§ **WHAT THE TASK REQUIRES**: Nothing but the lines from the top of the following entries through the line with "Timing Repair Buffer: 419 / 2910 / 20.6" should be printed, exactly as they are.

------------

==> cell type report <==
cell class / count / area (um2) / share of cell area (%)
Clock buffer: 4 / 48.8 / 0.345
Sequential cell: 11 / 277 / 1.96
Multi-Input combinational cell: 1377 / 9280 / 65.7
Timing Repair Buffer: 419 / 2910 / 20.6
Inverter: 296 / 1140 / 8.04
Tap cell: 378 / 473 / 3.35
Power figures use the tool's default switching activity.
## src/rtl/bwmmu_pkg.sv

```systemverilog
package bwmmu_pkg;
  typedef enum logic [1:0] {ST_IDLE, ST_OPL, ST_OPH} dec_st_e;
  typedef enum logic [1:0] {K_CTRL, K_DATA, K_JUMP, K_RSV} pfx_kind_e;

  typedef struct packed {
    logic       jump;
    logic [7:0] bank;
  } pfx_ent_t;

  localparam logic [7:0] OP_CTRL = 8'h82;
  localparam logic [7:0] OP_DPFX = 8'hFC;
  localparam logic [7:0] OP_JPFX = 8'hDC;
  localparam logic [7:0] OP_RSV  = 8'h5C;
  localparam logic [7:0] OP_JSR  = 8'h20;
  localparam logic [7:0] OP_JMP  = 8'h4C;
  localparam logic [7:0] OP_RTS  = 8'h60;
  localparam logic [3:0] EN_KEY  = 4'h5;
endpackage

```

## src/rtl/bwmmu_lifo.sv

```systemverilog
module bwmmu_lifo #(
  parameter int unsigned W     = 9,
  parameter int unsigned DEPTH = 256
) (
  input  logic         clk_i,
  input  logic         rst_ni,
  input  logic         push_i,
  input  logic         pop_i,
  input  logic [W-1:0] din_i,
  output logic [W-1:0] top_o,
  output logic         empty_o,
  output logic         err_o
);
  localparam int unsigned AW = $clog2(DEPTH);

  logic [W-1:0]  mem [DEPTH];
  logic [AW:0]   cnt_q;
  logic          err_q;
  logic          full;
  logic [AW-1:0] top_idx, wr_idx;
  logic          do_wr;

  assign empty_o = (cnt_q == '0);
  assign full    = (cnt_q == (AW+1)'(DEPTH));
  assign top_idx = cnt_q[AW-1:0] - 1'b1;
  assign top_o   = mem[top_idx];
  assign err_o   = err_q;

  // push with pop on a non-empty stack replaces the top entry
  assign wr_idx = (pop_i && !empty_o) ? top_idx : cnt_q[AW-1:0];
  assign do_wr  = push_i && ((pop_i && !empty_o) || !full);

  always_ff @(posedge clk_i) begin
    if (do_wr) mem[wr_idx] <= din_i;
  end

  always_ff @(posedge clk_i or negedge rst_ni) begin
    if (!rst_ni) begin
      cnt_q <= '0;
      err_q <= 1'b0;
    end else begin
      if ((push_i && !pop_i && full) || (pop_i && empty_o)) err_q <= 1'b1;
      if (push_i && !pop_i && !full)        cnt_q <= cnt_q + 1'b1;
      else if (pop_i && !push_i && !empty_o) cnt_q <= cnt_q - 1'b1;
      else if (push_i && pop_i && empty_o)   cnt_q <= cnt_q + 1'b1;
    end
  end

  p_no_overflow_r11: assert property (@(posedge clk_i) disable iff (!rst_ni)
    cnt_q <= (AW+1)'(DEPTH));
  p_err_sticky_r11: assert property (@(posedge clk_i) disable iff (!rst_ni)
    err_q |=> err_q);
  p_full_push_flags_r11: assert property (@(posedge clk_i) disable iff (!rst_ni)
    (push_i && !pop_i && full) |=> err_q);
endmodule

```

## src/rtl/bwmmu_decode.sv

```systemverilog
module bwmmu_decode
  import bwmmu_pkg::*;
(
  input  logic        clk_i,
  input  logic        rst_ni,
  input  logic [15:0] addr_i,
  input  logic [7:0]  data_i,
  input  logic        rw_i,
  input  logic        sync_i,
  output logic        code_o,
  output logic        ctrl_wr_o,
  output logic        push_o,
  output logic        push_jump_o,
  output logic [7:0]  operand_o,
  output logic        jsr_o,
  output logic        jmp_o,
  output logic        rts_o
);
  dec_st_e   state_q;
  pfx_kind_e kind_q;
  logic [15:0] seq_q;
  logic        seq_vld_q;
  logic        op_fetch, opl_hit;

  assign op_fetch = sync_i && rw_i;
  // code read: opcode fetch or read at the next sequential code address
  assign code_o   = op_fetch || (rw_i && seq_vld_q && (addr_i == seq_q));
  assign opl_hit  = code_o && !sync_i && (state_q == ST_OPL);

  assign operand_o   = data_i;
  assign ctrl_wr_o   = opl_hit && (kind_q == K_CTRL);
  assign push_o      = opl_hit && ((kind_q == K_DATA) || (kind_q == K_JUMP));
  assign push_jump_o = (kind_q == K_JUMP);
  assign jsr_o       = op_fetch && (data_i == OP_JSR);
  assign jmp_o       = op_fetch && (data_i == OP_JMP);
  assign rts_o       = op_fetch && (data_i == OP_RTS);

  always_ff @(posedge clk_i or negedge rst_ni) begin
    if (!rst_ni) begin
      state_q   <= ST_IDLE;
      kind_q    <= K_CTRL;
      seq_q     <= '0;
      seq_vld_q <= 1'b0;
    end else begin
      if (code_o) begin
        seq_q     <= addr_i + 16'd1;
        seq_vld_q <= 1'b1;
      end
      if (op_fetch) begin
        state_q <= ST_OPL;
        unique case (data_i)
          OP_CTRL: kind_q <= K_CTRL;
          OP_DPFX: kind_q <= K_DATA;
          OP_JPFX: kind_q <= K_JUMP;
          OP_RSV:  kind_q <= K_RSV;
          default: state_q <= ST_IDLE;
        endcase
      end else if (code_o) begin
        unique case (state_q)
          ST_OPL:  state_q <= (kind_q == K_CTRL) ? ST_IDLE : ST_OPH;
          default: state_q <= ST_IDLE;
        endcase
      end
    end
  end

  p_rsv_consumes_r9: assert property (@(posedge clk_i) disable iff (!rst_ni)
    (op_fetch && data_i == OP_RSV) |=> (state_q == ST_OPL && kind_q == K_RSV));
  p_opcode_restart_r10: assert property (@(posedge clk_i) disable iff (!rst_ni)
    (op_fetch && data_i != OP_CTRL && data_i != OP_DPFX && data_i != OP_JPFX
     && data_i != OP_RSV) |=> (state_q == ST_IDLE));
endmodule

```

## src/rtl/bank_window_mmu.sv

```systemverilog
module bank_window_mmu
  import bwmmu_pkg::*;
#(
  parameter int unsigned WIN_BITS  = 12,
  parameter int unsigned WIN_TAG   = 'hA,
  parameter int unsigned PFX_DEPTH = 256,
  parameter int unsigned RET_DEPTH = 64,
  localparam int unsigned PA_W     = WIN_BITS + 8
) (
  input  logic            clk_i,
  input  logic            rst_ni,
  input  logic [15:0]     addr_i,
  input  logic [7:0]      data_i,
  input  logic            rw_i,
  input  logic            sync_i,
  output logic [PA_W-1:0] phys_addr_o,
  output logic            lifo_err_o
);
  localparam int unsigned TAG_W = 16 - WIN_BITS;

  logic       code_c, ctrl_wr, push_pfx, push_jump, jsr_c, jmp_c, rts_c;
  logic [7:0] operand;
  logic       en_q, jump_arm_q, ret_arm_q, data_hit_q;
  logic [7:0] code_bank_q, data_bank_q;
  logic       in_win, jmp_take, data_take;
  logic [7:0] jmp_bank, ret_bank, sync_bank, bank_sel;
  pfx_ent_t   dl_top, dl_din;
  logic       dl_empty, dl_err, dl_pop;
  logic [7:0] rl_top;
  logic       rl_empty, rl_err;

  bwmmu_decode u_dec (
    .clk_i, .rst_ni, .addr_i, .data_i, .rw_i, .sync_i,
    .code_o(code_c), .ctrl_wr_o(ctrl_wr), .push_o(push_pfx),
    .push_jump_o(push_jump), .operand_o(operand),
    .jsr_o(jsr_c), .jmp_o(jmp_c), .rts_o(rts_c)
  );

  assign in_win = (addr_i[15:WIN_BITS] == TAG_W'(WIN_TAG));

  assign jmp_take  = sync_i && jump_arm_q && en_q && in_win && !dl_empty && dl_top.jump;
  assign jmp_bank  = jmp_take ? dl_top.bank : 8'h00;
  assign ret_bank  = rl_empty ? 8'h00 : rl_top;
  assign sync_bank = jump_arm_q ? jmp_bank : (ret_arm_q ? ret_bank : code_bank_q);
  assign data_take = en_q && in_win && !code_c && !data_hit_q && !dl_empty && !dl_top.jump;

  always_comb begin
    if (sync_i)          bank_sel = sync_bank;
    else if (code_c)     bank_sel = code_bank_q;
    else if (data_hit_q) bank_sel = data_bank_q;
    else if (data_take)  bank_sel = dl_top.bank;
    else                 bank_sel = code_bank_q;
  end

  assign phys_addr_o = (en_q && in_win) ? {bank_sel, addr_i[WIN_BITS-1:0]}
                                        : PA_W'(addr_i);

  assign dl_din = '{jump: push_jump, bank: operand};
  assign dl_pop = (sync_i && data_hit_q) || jmp_take;

  bwmmu_lifo #(.W($bits(pfx_ent_t)), .DEPTH(PFX_DEPTH)) u_pfx_lifo (
    .clk_i, .rst_ni, .push_i(push_pfx && en_q), .pop_i(dl_pop),
    .din_i(dl_din), .top_o(dl_top), .empty_o(dl_empty), .err_o(dl_err)
  );

  bwmmu_lifo #(.W(8), .DEPTH(RET_DEPTH)) u_ret_lifo (
    .clk_i, .rst_ni, .push_i(jsr_c), .pop_i(sync_i && ret_arm_q),
    .din_i(sync_bank), .top_o(rl_top), .empty_o(rl_empty), .err_o(rl_err)
  );

  assign lifo_err_o = dl_err || rl_err;

  always_ff @(posedge clk_i or negedge rst_ni) begin
    if (!rst_ni) begin
      en_q        <= 1'b0;
      jump_arm_q  <= 1'b0;
      ret_arm_q   <= 1'b0;
      data_hit_q  <= 1'b0;
      code_bank_q <= '0;
      data_bank_q <= '0;
    end else begin
      if (ctrl_wr) en_q <= (operand[7:4] == EN_KEY);
      if (sync_i) begin
        jump_arm_q  <= jsr_c || jmp_c;
        ret_arm_q   <= rts_c;
        data_hit_q  <= 1'b0;
        code_bank_q <= sync_bank;
      end else if (data_take) begin
        data_hit_q  <= 1'b1;
        data_bank_q <= dl_top.bank;
      end
    end
  end

  p_off_transparent_r3: assert property (@(posedge clk_i) disable iff (!rst_ni)
    !en_q |-> (phys_addr_o == PA_W'(addr_i)));
  p_outside_pass_r4: assert property (@(posedge clk_i) disable iff (!rst_ni)
    !in_win |-> (phys_addr_o == PA_W'(addr_i)));
  p_win_low_bits_r4: assert property (@(posedge clk_i) disable iff (!rst_ni)
    in_win |-> (phys_addr_o[WIN_BITS-1:0] == addr_i[WIN_BITS-1:0]));
  p_jump_default_r7: assert property (@(posedge clk_i) disable iff (!rst_ni)
    (sync_i && jump_arm_q && en_q && in_win && dl_empty)
      |-> (phys_addr_o[PA_W-1:WIN_BITS] == 8'h00));
  p_en_key_r2: assert property (@(posedge clk_i) disable iff (!rst_ni)
    (ctrl_wr && operand[7:4] != EN_KEY) |=> !en_q);
endmodule

```
==> src/rtl/urc_rx.sv <==
module urc_rx import urc_pkg::*; #(
  parameter int OVS  = 16,
  parameter int SYNC = 2
) (
  input  logic       clk,
  input  logic       rst,
  input  logic       tick,
  input  logic [1:0] wl,
  input  logic       pen,
  input  logic       even,
  input  logic       sin,
  output logic       done,
  output logic [7:0] rx_data,
  output logic       rx_fe,
  output logic       rx_pe
);
  localparam int CW  = $clog2(OVS);
  localparam int MID = OVS / 2;

  logic [SYNC-1:0] sy;
  logic            cur, prev;
  rx_st_t          st;
  logic [CW-1:0]   cnt;
  logic [7:0]      sh, al;
  logic [2:0]      bitn, nbm1;
  logic [1:0]      wl_q;
  logic            pen_q, even_q, par_bit, ones;

  assign cur  = sy[SYNC-1];
  assign al   = wl_align(sh, wl_q);
  assign ones = ^al ^ par_bit;

  generate
    if (SYNC > 1) begin : g_sync
      always_ff @(posedge clk) begin
        if (rst) sy <= '1;
        else     sy <= {sy[SYNC-2:0], sin};
      end
    end else begin : g_nosync
      always_ff @(posedge clk) begin
        if (rst) sy <= '1;
        else     sy <= sin;
      end
    end
  endgenerate

  always_ff @(posedge clk) begin
    if (rst) begin
      st      <= RX_IDLE;
      prev    <= 1'b1;
      cnt     <= '0;
      sh      <= '0;
      bitn    <= '0;
      nbm1    <= '0;
      wl_q    <= '0;
      pen_q   <= 1'b0;
      even_q  <= 1'b0;
      par_bit <= 1'b0;
      done    <= 1'b0;
      rx_data <= '0;
      rx_fe   <= 1'b0;
      rx_pe   <= 1'b0;
    end else begin
      prev <= cur;
      done <= 1'b0;
      case (st)
        RX_IDLE: if (prev && !cur) begin
          cnt    <= '0;
          wl_q   <= wl;
          nbm1   <= 3'd4 + {1'b0, wl};
          pen_q  <= pen;
          even_q <= even;
          st     <= RX_START;
        end
        RX_START: if (tick) begin
          if (cnt == CW'(MID - 1)) begin
            cnt  <= '0;
            bitn <= '0;
            st   <= cur ? RX_IDLE : RX_DATA;
          end else cnt <= cnt + 1'b1;
        end
        RX_DATA: if (tick) begin
          if (cnt == CW'(OVS - 1)) begin
            cnt  <= '0;
            sh   <= {cur, sh[7:1]};
            bitn <= bitn + 1'b1;
            if (bitn == nbm1) st <= pen_q ? RX_PAR : RX_STOP;
          end else cnt <= cnt + 1'b1;
        end
        RX_PAR: if (tick) begin
          if (cnt == CW'(OVS - 1)) begin
            cnt     <= '0;
            par_bit <= cur;
            st      <= RX_STOP;
          end else cnt <= cnt + 1'b1;
        end
        RX_STOP: if (tick) begin
          if (cnt == CW'(OVS - 1)) begin
            cnt     <= '0;
            done    <= 1'b1;
            rx_data <= al;
            rx_fe   <= !cur;
            rx_pe   <= pen_q && (even_q ? ones : !ones);
            st      <= RX_IDLE;
          end else cnt <= cnt + 1'b1;
        end
        default: st <= RX_IDLE;
      endcase
    end
  end

  // a start pulse that is high again at mid-bit drops back to idle
  assert_glitch_reject_R8: assert property (@(posedge clk) disable iff (rst)
    (st == RX_START && tick && cnt == CW'(MID - 1) && cur) |=> (st == RX_IDLE))
    else $error("false start accepted");
endmodule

------------

§ **THE ANSWER**:
==> cell type report <==
cell class / count / area (um2) / share of cell area (%)
Clock buffer: 4 / 48.8 / 0.345
Sequential cell: 11 / 277 / 1.96
Multi-Input combinational cell: 1377 / 9280 / 65.7
Timing Repair Buffer: 419 / 2910 / 20.6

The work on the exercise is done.